Included in the program, but buried in a subsection of dense legalese, was a plan for Quantitative Djenting. “QD” is a rather convoluted financial process whereby the central bank bankrolls recording contracts, studio fees, publicity, merchandising, and tour support for the structured investment vehicle known as “Djent.” As the output of these “bands” tends towards “0000” sub-prime Guitar Riff Derivatives, the Fed was able to achieve synergy with the program by lowering interest rates to near-zero.

“QD was really a response to a financially-strapped metal landscape, following the collapse of the Neo-Thrash and New-Nu-Metal bubbles,” claims Trafferson Foster, of the statistical research firm, Foster & Fosterson Global Markets. “The Fed pretty much caved to pressure from Major and independent labels alike to do something in the wake of the crash.”

Although former chairman Ben Bernanke claimed that QD was never intended to expand beyond its initial investments – which included Wall Street-owned companies like Animals as Leaders, Periphery, Tesseract, and Textures – the subsidiary program has expanded each year since its inception. This has led Wall Street analysts to speak affectionately of “QD-infinity,” which speculates that like a Djent Guitar Riff Derivative product, QD has become so enmeshed in the U.S. financial system that it could seemingly go on forever.

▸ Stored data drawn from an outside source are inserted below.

File: src/rtl/uart_reg_pkg.sv
// uart_reg_pkg
// Shared definitions for the UART register-access protocol, used by the
// initiator (uart_reg_master) and the responder (uart_reg_if).
//   CMD_START / CMD_WRITE / CMD_READ : protocol command bytes
//   state_t                          : initiator sequencing states
package uart_reg_pkg;

    localparam logic [7:0] CMD_START = 8'h53;  // 'S'
    localparam logic [7:0] CMD_WRITE = 8'h57;  // 'W'
    localparam logic [7:0] CMD_READ  = 8'h52;  // 'R'

    typedef enum logic [2:0] {
        ST_IDLE,
        ST_TX_S,
        ST_TX_IDX,
        ST_TX_CMD,
        ST_TX_DATA,
        ST_RX_DATA,
        ST_RESP
    } state_t;

endpackage

File: src/rtl/uart_reg_master_timer.sv
// uart_reg_master_timer
// Read-back watchdog: a down-counter that reloads to LOAD_VALUE on load,
// decrements on tick and flags expired when it reaches zero.
// The module only exists when UART_REG_MASTER_TIMEOUT_EN is defined.
// Ports:
//   clock   in  system clock, rising edge
//   arst_n  in  asynchronous active-low reset
//   load    in  reload the counter to LOAD_VALUE (wins over tick)
//   tick    in  count down by one
//   expired out counter is at zero
`ifdef UART_REG_MASTER_TIMEOUT_EN
module uart_reg_master_timer #(
    parameter int LOAD_VALUE = 65535
) (
    input  logic clock,
    input  logic arst_n,
    input  logic load,
    input  logic tick,
    output logic expired
);

    localparam int WIDTH = $clog2(LOAD_VALUE + 1);

    logic [WIDTH-1:0] count;

    always_ff @(posedge clock or negedge arst_n) begin
        if (!arst_n) begin
            count <= '0;
        end else if (load) begin
            count <= WIDTH'(LOAD_VALUE);
        end else if (tick && (count != '0)) begin
            count <= count - 1'b1;
        end
    end

    assign expired = (count == '0);

endmodule
`endif

File: src/rtl/uart_reg_master.sv
// uart_reg_master
// Initiator side of the UART register-access protocol. A parallel request is
// sent as 'S', index, 'W'/'R', then (write) the data bytes LSB first; a read
// collects NUM_BYTES_PER_REG bytes from the receiver into rsp_rdata.
// Optional feature macro: UART_REG_MASTER_TIMEOUT_EN adds a read-back watchdog
// (TIMEOUT_CYCLES between received bytes); without it RX_DATA waits forever.
// Ports:
//   clock, arst_n               clock and asynchronous active-low reset
//   req_valid/req_ready         request handshake (ready only in IDLE)
//   req_write/index/wdata       request contents, wdata byte 0 = bits [7:0]
//   rsp_valid/error/rdata       one-cycle completion, error flag, read data
//   uart_tx_value/_write/_done  transmitter byte, start strobe, finish pulse
//   uart_rx_value/_ready        receiver byte and its valid pulse
module uart_reg_master
    import uart_reg_pkg::*;
#(
    parameter int NUM_BYTES_PER_REG = 4,
    parameter int NUM_REGISTERS     = 8,
    parameter int TIMEOUT_CYCLES    = 65535
) (
    input  logic                           clock,
    input  logic                           arst_n,
    input  logic                           req_valid,
    output logic                           req_ready,
    input  logic                           req_write,
    input  logic [7:0]                     req_index,
    input  logic [8*NUM_BYTES_PER_REG-1:0] req_wdata,
    output logic                           rsp_valid,
    output logic                           rsp_error,
    output logic [8*NUM_BYTES_PER_REG-1:0] rsp_rdata,
    output logic [7:0]                     uart_tx_value,
    output logic                           uart_tx_value_write,
    input  logic                           uart_tx_value_done,
    input  logic [7:0]                     uart_rx_value,
    input  logic                           uart_rx_value_ready
);

    localparam int DW = 8 * NUM_BYTES_PER_REG;
    localparam int CW = $clog2(NUM_BYTES_PER_REG + 1);
    localparam logic [CW-1:0] LAST_BYTE = CW'(NUM_BYTES_PER_REG - 1);

    state_t          state, next_state;
    logic            write_q;
    logic [7:0]      index_q;
    logic [DW-1:0]   wdata_q;
    logic [CW-1:0]   byte_cnt;
    logic [CW-1:0]   next_cnt;

    logic            accept;
    logic            tx_done;
    logic            tx_load;
    logic [7:0]      tx_byte;
    logic            cnt_clr;
    logic            cnt_inc;
    logic            rx_clear;
    logic            rx_store;
    logic            resp_err;
    logic            timeout;

    assign accept   = req_valid && req_ready && (state == ST_IDLE);
    // A done pulse in the strobe cycle itself cannot belong to this byte.
    assign tx_done  = uart_tx_value_done && !uart_tx_value_write;
    assign next_cnt = byte_cnt + 1'b1;
    assign rsp_valid = (state == ST_RESP);

`ifdef UART_REG_MASTER_TIMEOUT_EN
    uart_reg_master_timer #(
        .LOAD_VALUE (TIMEOUT_CYCLES)
    ) u_timer (
        .clock   (clock),
        .arst_n  (arst_n),
        .load    (rx_clear || rx_store),
        .tick    (state == ST_RX_DATA),
        .expired (timeout)
    );
`else
    assign timeout = 1'b0;
`endif

    always_ff @(posedge clock or negedge arst_n) begin
        if (!arst_n) begin
            state <= ST_IDLE;
        end else begin
            state <= next_state;
        end
    end

    always_comb begin
        next_state = state;
        tx_load    = 1'b0;
        tx_byte    = 8'h00;
        cnt_clr    = 1'b0;
        cnt_inc    = 1'b0;
        rx_clear   = 1'b0;
        rx_store   = 1'b0;
        resp_err   = 1'b0;
        case (state)
            ST_IDLE: begin
                if (accept) begin
                    if (int'(req_index) >= NUM_REGISTERS) begin
                        next_state = ST_RESP;
                        resp_err   = 1'b1;
                    end else begin
                        next_state = ST_TX_S;
                        tx_load    = 1'b1;
                        tx_byte    = CMD_START;
                    end
                end
            end
            ST_TX_S: begin
                if (tx_done) begin
                    next_state = ST_TX_IDX;
                    tx_load    = 1'b1;
                    tx_byte    = index_q;
                end
            end
            ST_TX_IDX: begin
                if (tx_done) begin
                    next_state = ST_TX_CMD;
                    tx_load    = 1'b1;
                    tx_byte    = write_q ? CMD_WRITE : CMD_READ;
                end
            end
            ST_TX_CMD: begin
                if (tx_done) begin
                    cnt_clr = 1'b1;
                    if (write_q) begin
                        next_state = ST_TX_DATA;
                        tx_load    = 1'b1;
                        tx_byte    = wdata_q[7:0];
                    end else begin
                        next_state = ST_RX_DATA;
                        rx_clear   = 1'b1;
                    end
                end
            end
            ST_TX_DATA: begin
                if (tx_done) begin
                    if (byte_cnt == LAST_BYTE) begin
                        next_state = ST_RESP;
                    end else begin
                        tx_load = 1'b1;
                        tx_byte = wdata_q[8*int'(next_cnt) +: 8];
                        cnt_inc = 1'b1;
                    end
                end
            end
            ST_RX_DATA: begin
                if (uart_rx_value_ready) begin
                    rx_store = 1'b1;
                    if (byte_cnt == LAST_BYTE) begin
                        next_state = ST_RESP;
                    end else begin
                        cnt_inc = 1'b1;
                    end
                end else if (timeout) begin
                    next_state = ST_RESP;
                    resp_err   = 1'b1;
                end
            end
            ST_RESP: begin
                next_state = ST_IDLE;
            end
            default: begin
                next_state = ST_IDLE;
            end
        endcase
    end

    always_ff @(posedge clock or negedge arst_n) begin
        if (!arst_n) begin
            req_ready           <= 1'b0;
            rsp_error           <= 1'b0;
            rsp_rdata           <= '0;
            uart_tx_value       <= 8'h00;
            uart_tx_value_write <= 1'b0;
            write_q             <= 1'b0;
            index_q             <= 8'h00;
            wdata_q             <= '0;
            byte_cnt            <= '0;
        end else begin
            // Registered so ready stays low while reset is asserted.
            req_ready           <= (next_state == ST_IDLE);
            uart_tx_value_write <= tx_load;
            if (tx_load) begin
                uart_tx_value <= tx_byte;
            end
            if (accept) begin
                write_q <= req_write;
                index_q <= req_index;
                wdata_q <= req_wdata;
            end
            if (cnt_clr) begin
                byte_cnt <= '0;
            end else if (cnt_inc) begin
                byte_cnt <= next_cnt;
            end
            if (rx_clear) begin
                rsp_rdata <= '0;
            end else if (rx_store) begin
                rsp_rdata[8*int'(byte_cnt) +: 8] <= uart_rx_value;
            end
            if (next_state == ST_RESP) begin
                rsp_error <= resp_err;
            end
        end
    end

endmodule

File: config.mk
export PLATFORM = sky130hd
export DESIGN_NAME = uart_reg_master
export DESIGN_NICKNAME = d
export VERILOG_FILES = /design/src/rtl/uart_reg_pkg.sv /design/src/rtl/uart_reg_master_timer.sv /design/src/rtl/uart_reg_master.sv
export SDC_FILE = /design/constraint.sdc
export NUM_CORES = 1
export LEC_CHECK = 0
export ABC_AREA = 1
export BUFFER_PORTS_ARGS = -buffer_cell sky130_fd_sc_hd__buf_4
export CAP_MARGIN = 20
export CELL_PAD_IN_SITES_DETAIL_PLACEMENT = 2
export CELL_PAD_IN_SITES_GLOBAL_PLACEMENT = 2
export CORE_MARGIN = 2
export CORE_UTILIZATION = 34
export CTS_BUF_LIST = sky130_fd_sc_hd__clkbuf_4 sky130_fd_sc_hd__clkbuf_8
export DETAILED_ROUTE_END_ITERATION = 8
export PLACE_DENSITY_LB_ADDON = 0.1
export SETUP_SLACK_MARGIN = 0.3
export SLEW_MARGIN = 20
export SYNTH_ARGS = -nofsm -noshare
export SYNTH_HDL_FRONTEND = slang
export SYNTH_SLANG_ARGS = --single-unit
export TNS_END_PERCENT = 10
File: constraint.sdc
create_clock -name clock -period 6.34 [get_ports clock]
set_input_delay 0 -clock clock [delete_from_list [all_inputs] [get_ports clock]]
set_output_delay 0 -clock clock [all_outputs]
set_load 0.005 [all_outputs]
==> results_dict.tcl, run 1 <==
set metrics [dict create \
    crit_required_ns 6.61 \
    finalSetupTns_ns 0 \
    seqPwrFrac 0.415 \
    die_h_um 116 \
    cpPeakStageDelay_ns 1.00 \
    pwr-share-clk 0.220 \
    met2_usage 0.427 \
    async_flop_share 1.00 \
    ir_worst_vdd_v 0.000141 \
    htree_levels 3 \
    synth-edff-count 0 \
    cp_slowest_cell "dfrtp_1" \
    clk_pin_slew_ns 0.09 \
    rsz0062_at_grt "no" \
    cts.path.max_buffers 2 \
    layout_min_cycle_time_ns 3.35 \
    synth_area_leaders "dfrtp_1 (53%), nand2_1 (20%), o21ai_0 (5.5%), nand3_1 (4.6%), nor2_1 (4.3%)" \
    insertion_delay_ns 0.38 \
    use_met1 0.266 \
    finalSetupViolCount 0 \
    dp_hpwl_mm 9.93 \
    path_buf_inv 2 \
    layout-drive-gt1-share 0.184 \
    grt_pass1_wl_mm 23.6 \
    yosysTopAreaCell "dfrtp_1" \
    max_freq_mhz 299 \
    comb_power_share 0.365 \
    synth_compound_area_frac 0.0750 \
    path_delay_family "flip-flops" \
    root_buffer "clkbuf_8" \
    use_met3 0.0301 \
    worst_ep_arrival_time_ns 3.62 \
    synth_cell_type_count 23 \
    switching_share 0.396 \
    cts_setup_buffers 0 \
    cap_violations 0 \
    synth-main-ff-cell "dfrtp_1" \
    status "finished clean" \
    cts_tree "built" \
    worstMarginPinSlew_ns 0.984 \
    drc 0 \
    path_class "flop to flop" \
    timing.slew.headroom 0.342 \
    synth_top_family_by_area "simple AND/OR/NAND/NOR gates" \
    whs_ns 0.0597 \
    yosys.area_share.xor_xnor 0 \
    vias 4195 \
    portBuffers 97 \
    antenna_found_initial 0 \
    netlist_area_um2 4290 \
    cts_resized 0 \
    path_max_fanout 33 \
    setup.worst_path.end_class "flop" \
    clock_skew_ns 0.00656 \
    design_area_um2 5900 \
    avgSynthCellArea_um2 7.80 \
    grt_pass1_vias 4687 \
    grt.overflow.total 0 \
    ys_seq_area_frac 0.525 \
    numCtsBuffers 9 \
    coreArea_um2 12500 \
    nNetsFinal 752 \
    yosys.area_share.simple 0.333 \
    postSynthCellCount 550 \
    synthToLayoutAreaGrowth_pct 37.7 \
    start_util 0.344 \
    yosys-top-cells-count "nand2_1 (227), dfrtp_1 (90), nor2_1 (49)" \
    dieArea_um2 13500 \
    grt_use_total 0.228 \
    placed_area_um2 5160 \
    io_pins 98 \
    synth.top_cell.area_share 0.525 \
    rows 41 \
    ys_ff_latch 90 \
    wl_per_cell_um 16.6 \
    hold_class "input port to flop" \
    dieWidth_um 116 \
    grt_max_degree 51 \
    synth_nets 610 \
    intPower_w 0.00135 \
    startpoint_type "flop" \
    hold_violations 0 \
    firstDrtPassIters 4 \
    p_leak_nw 3.06 \
    ant_nets 0 \
    gp_congestion 0.809 \
    path_cells "inv_1 > ha_1 > inv_1 > nand3_1 > nor3b_4 > nor2_4 > nand2_1 > nand2_1" \
    cts_num_sinks 90 \
    p_sw_w 0.000883 \
    viasPerCell 4.83 \
    drtIter0Drc 181 \
    synth.most_common_cell "nand2_1" \
    synth.area.mux_share 0 \
    ys_warn_count 0 \
    synth_adder_area_share 0.0175 \
    post-route-period-util 0.528 \
    cts.hold.buffers_added 50 \
    antenna_cells 0 \
    drv_slew 0 \
    power.density_nw_per_um2 378 \
    wl_mm 14.4 \
    busiest_layer "met2" \
]
## power groups by stage
stage          Sequential [W]  Clock [W]  Combinational, W
6_report             0.000925   0.000491          0.000815
5_1_grt              0.000953   0.000528          0.000947
4_1_cts              0.000930   0.000506          0.000824
3_5_place_dp         0.000940          0          0.000789
3_3_place_gp         0.000934          0          0.000747
2_1_floorplan        0.000867          0          0.000529
## final cells by class
class / count / area [um2]
flip-flops and latches: 90 / 2250
well taps: 172 / 215
clock inverters: 6 / 114
clock buffers: 10 / 131
repair buffers: 149 / 1240
multi-input cells: 409 / 1820
fillers: 1432 / 6560
inverters: 33 / 124
## sequential cells by signal (all words and copies together) (netlist names)
signal               count
uart_tx_value            8
state                    3
rsp_rdata               32
wdata_q                 32
uart_tx_value_write      1
rsp_error                1
index_q                  8
write_q                  1
byte_cnt                 3
req_ready                1
## cell usage in the layout, fill, tap and decap left out, types with 6 or more instances in the layout
cell type | synthesis | layout
nand2_1 | 227 | 227
buf_4 | 2 | 99
dfrtp_1 | 90 | 90
dlygate4sd3_1 | 0 | 50
nor2_1 | 49 | 49
o21ai_0 | 47 | 47
nand3_1 | 39 | 39
inv_1 | 31 | 31
nand4_1 | 11 | 11
a21oi_1 | 10 | 10
clkbuf_8 | 0 | 9
nor2_2 | 6 | 6
ha_1 | 6 | 6
## worst min-delay path, stage by stage
cell     delay [ns]
buf_4          0.08
a21oi_1        0.06
nor2_1         0.08
nor2_1         0.07
nand3_1        0.10
## layer usage
layer	wire, um	vias up
li1	-	2035
met1	5940	2073
met2	7880	72
met3	365	15
met4	240	0
met5	0	-
## logic make-up after synthesis
| kind of cell | after synthesis |
|---|---|
| buf+inv | 51 |
| fa+ha+maj | 6 |
| flops | 90 |
| simple gates | 340 |
| compound gates | 63 |
## path summary, 6_finish.rpt
| kind | startpoint | slack (ns) | cells past startpoint | endpoint |
|---|---|---|---|---|
| setup / recovery | byte_cnt[0] | 2.99 | 8 | rsp_rdata[7] |
| hold reg to reg | rsp_error | 0.48 | 2 | rsp_error |
| setup reg to reg | byte_cnt[0] | 2.99 | 8 | rsp_rdata[7] |
| hold / removal | uart_rx_value_ready | 0.06 | 5 | state[1] |
| max in group asynchronous | arst_n | 5.15 | 3 | uart_tx_value[2] |
| min in group asynchronous | arst_n | 0.14 | 2 | rsp_rdata[1] |
## stage by stage
stage	util	worst slack, ns	std cells	power, W
after CTS	0.474	2.94	869	0.00226
final	0.474	2.99	869	0.00223
after global routing	0.474	2.58	869	0.00243
after floorplan	-	4.21	550	0.00140
after global placement	0.414	3.23	803	0.00168
after detailed placement	0.414	2.98	803	0.00173
No activity file was read; power rests on OpenSTA's default activity.
==> run 2: changes to the inputs <==
ABC_AREA = 0   (was 1)
CORE_UTILIZATION = 31   (was 34)
clock period = 2.7 ns   (was 6.34 ns; I/O delays follow)
==> run 2 against run 1 <==
Clock skew increased by 0.0027 ns. First-iteration DRC count decreased by 28%. Area after synthesis decreased by 6.2%. Worst hold slack improved by 0.034 ns. Die area increased by 2.8%. Utilization decreased by 2.0 points. Combinational power increased by 130%.
==> results_dict.tcl, run 2 <==
set metrics [dict create \
    synthToLayoutAreaGrowth_pct 42.4 \
    start_util 0.319 \
    power.density_nw_per_um2 858 \
    grt_pass1_wl_mm 21.4 \
    post-place-ws_ns 0.376 \
    synth-edff-count 0 \
    setup.worst_path.end_class "flop" \
    synth.area.mux_share 0.0781 \
    dp_hpwl_mm 9.13 \
    layout_min_cycle_time_ns 2.30 \
    wl_per_cell_um 18.2 \
    ys_ff_latch 90 \
    final_common_cell "buf_4" \
    path_class "flop to flop" \
    hold_violations 0 \
    startpoint_type "flop" \
    cts.path.max_buffers 2 \
    rows 41 \
    hold_class "input port to flop" \
    max_freq_mhz 435 \
    numCtsBuffers 9 \
    drc 0 \
    grt.overflow.total 0 \
    finalSetupTns_ns 0 \
    reg_top3 "rsp_rdata (32), wdata_q (32)" \
    ys_seq_area_frac 0.560 \
    grt_pass1_vias 3891 \
    fillers 1345 \
    yosysTopAreaCell "dfrtp_1" \
    wl_mm 12.7 \
    antenna_cells 0 \
    htree_levels 3 \
    gp_congestion 0.815 \
    worst_ep_arrival_time_ns 2.62 \
    synth_nets 425 \
    synth_cell_type_count 46 \
    r2r-end "rsp_rdata[18]" \
    path_cells "inv_1 > ha_1 > ha_1 > nand3_1 > nor2_1 > a21oi_1 > a22o_1" \
    cts_tree "built" \
    yosys.area_share.simple 0.189 \
    synth_area_leaders "dfrtp_1 (56%), nand2_1 (10%), a22o_1 (7.0%), mux4_2 (4.5%), mux2_2 (3.1%)" \
    ff2ff_path_depth 7 \
    root_buffer "clkbuf_8" \
    avgSynthCellArea_um2 11.0 \
    rsz0062_at_grt "yes" \
    synth_adder_area_share 0.0187 \
    cpPeakStageDelay_ns 0.70 \
    timing.slew.headroom 0.436 \
    drv_slew 0 \
    die_h_um 118 \
    antenna_found_initial 0 \
    fin_cells 698 \
    vias 3387 \
    yosys.area_share.xor_xnor 0.00435 \
    clock_skew_ns 0.00928 \
    p_leak_nw 2.81 \
    viasPerCell 4.85 \
    finalSetupViolCount 0 \
    final_cell_mix "buf_4 (113), nand2_1 (108), dfrtp_1 (90), dlygate4sd3_1 (50), a22o_1 (32)" \
    reg2reg_slack_ns 0.40 \
    insertion_delay_ns 0.38 \
    synth_top_family_by_area "simple AND/OR/NAND/NOR gates" \
    synth-main-ff-cell "dfrtp_1" \
    hold_depth 4 \
    postSynthCellCount 365 \
    cts_num_sinks 90 \
    worstHoldEndpoint "state[0]" \
    netlist_area_um2 4020 \
    io_pins 98 \
    reg2reg_from "byte_cnt[0]" \
    power_w 0.00491 \
    cp_slowest_cell "a21oi_1" \
    post-route-period-util 0.851 \
    layout-drive-gt1-share 0.302 \
    clk_pin_slew_ns 0.11 \
    nNetsFinal 581 \
    fin_ws_ns 0.401 \
    yosys-top-cells-count "nand2_1 (108), dfrtp_1 (90), a22o_1 (32)" \
    placed_area_um2 5020 \
    hold_start "uart_rx_value_ready" \
    cap_violations 0 \
    synth.most_common_cell "nand2_1" \
    status "finished clean" \
    coreArea_um2 12600 \
    worstMarginPinSlew_ns 0.846 \
    grt_use_total 0.194 \
    ir_worst_vdd_v 0.000281 \
    async_flop_share 1.00 \
    synth.top_cell.area_share 0.560 \
    grt_max_degree 38 \
    dieWidth_um 118 \
    design_area_um2 5730 \
    synth_compound_area_frac 0.123 \
    crit_required_ns 3.02 \
    portBuffers 97 \
    dieArea_um2 13900 \
    drtIter0Drc 130 \
    dp_cells 632 \
    ant_nets 0 \
    path_max_fanout 8 \
    firstDrtPassIters 4 \
    crit_top_cell "ha_1" \
    ys_warn_count 0 \
]
==> run 2: cell families (layout without fill, tap and decap cells) <==
group | count (synthesis) | after routing
flops | 90 | 90
fa+ha+maj | 6 | 6
buf+inv | 28 | 189
simple gates | 160 | 160
compound gates | 59 | 59
xor+xnor | 2 | 2
mux | 20 | 20
==> run 2: power breakdown <==
group / internal (W) / switching (W) / leakage, nW
clock network: 0.000360 / 0.000574 / 0.0959
registers: 0.00178 / 0.000344 / 1.17
logic: 0.000934 / 0.000924 / 1.54
==> run 2: area by class of cell <==
type | count | area (um2) | area share
clock buffer | 9 | 124 | 0.0216
timing repair buffer | 163 | 1350 | 0.236
clock inverter | 7 | 75.1 | 0.0131
tap | 172 | 215 | 0.0376
inverter | 10 | 37.5 | 0.00655
multi-input combinational | 247 | 1670 | 0.292
sequential | 90 | 2250 | 0.393
==> run 2: how the worst max path moves through the flow <==
stage                startpoint          endpoint  depth (start not counted)
finish              byte_cnt[0]     rsp_rdata[18]                          7
global route        byte_cnt[0]     rsp_rdata[18]                          7
CTS                 byte_cnt[0]      rsp_rdata[7]                          7
detailed placement  byte_cnt[0]      rsp_rdata[2]                          7
global placement       state[0]  uart_tx_value[3]                          5
floorplan           byte_cnt[0]  uart_tx_value[0]                          8
==> run 2: what timing repair did <==
action,in CTS,in global routing
hold buffers,50,0
hold endpoints to repair,108,0
setup endpoints to repair,0,25
setup buffers,0,0
gates resized for setup,0,1
==> run 2: worst max-delay path: cells and delay by family (launching register included) <==
family,cells,cell delay [ns]
AO/OA/AOI/OAI,2,0.97
adder cells (fa/ha/maj),2,0.53
buffers and inverters,1,0.10
flip-flops,1,0.47
AND/OR/NAND/NOR,2,0.18
==> run 2: per-stage QoR <==
step	hold WS (ns)	utilization
floorplan	-0.296	-
global placement	-0.00450	0.398
detailed placement	-0.00432	0.398
CTS	0.0633	0.454
global route	0.0935	0.454
finish	0.0939	0.454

Several prominent economists have become particularly concerned with the evolution of the products that Djent companies are selling. Like credit default swaps and collateralized debt obligations, these firms have begun throwing together Guitar Riff Derivatives in baskets, and then selling that packaged basket.

“In practical economic terms, there really isn’t a difference between these Guitar Riff Derivatives and the Collateralized Debt Obligations that brought down the financial system in 2008,” argues Simon Carufsky, president of Fairer Markets, a non-partisan regulatory reform non-profit. “These companies are selling sub-prime 0000 guitar riffs within sub-prime 0000 guitar riffs, within sub-prime 0000 guitar riffs, and then calling that package a AAA-rated security.”

The apportioning of cash to Djent companies works kind of like a bartender pouring a pitcher of beer into five mugs lined up on a bar. The beer in the pitcher is the cash generated from royalty payments that companies like Emmure receive each month, while the mugs represent the different pools of Guitar Riff Derivatives. The bartender fills the highest-rated mug first, then the second highest, and so on down the line until either all five mugs are full or the pitcher runs out of beer. If there are enough defaults on royalty payments, the fifth, fourth, third, or even second mug might go dry – and if writers’ block happens in the studio, even the first mug might not get filled. If the mugs become too dependent on being filled by the pitcher, says Carufsky, then the progression of heavy metal could be brought to a sharp standstill.

“The whole thing is like a financial Inception. It’s absolute insanity, even before you factor in the Fed’s allotment of easy cash to companies like Animals as Leaders.”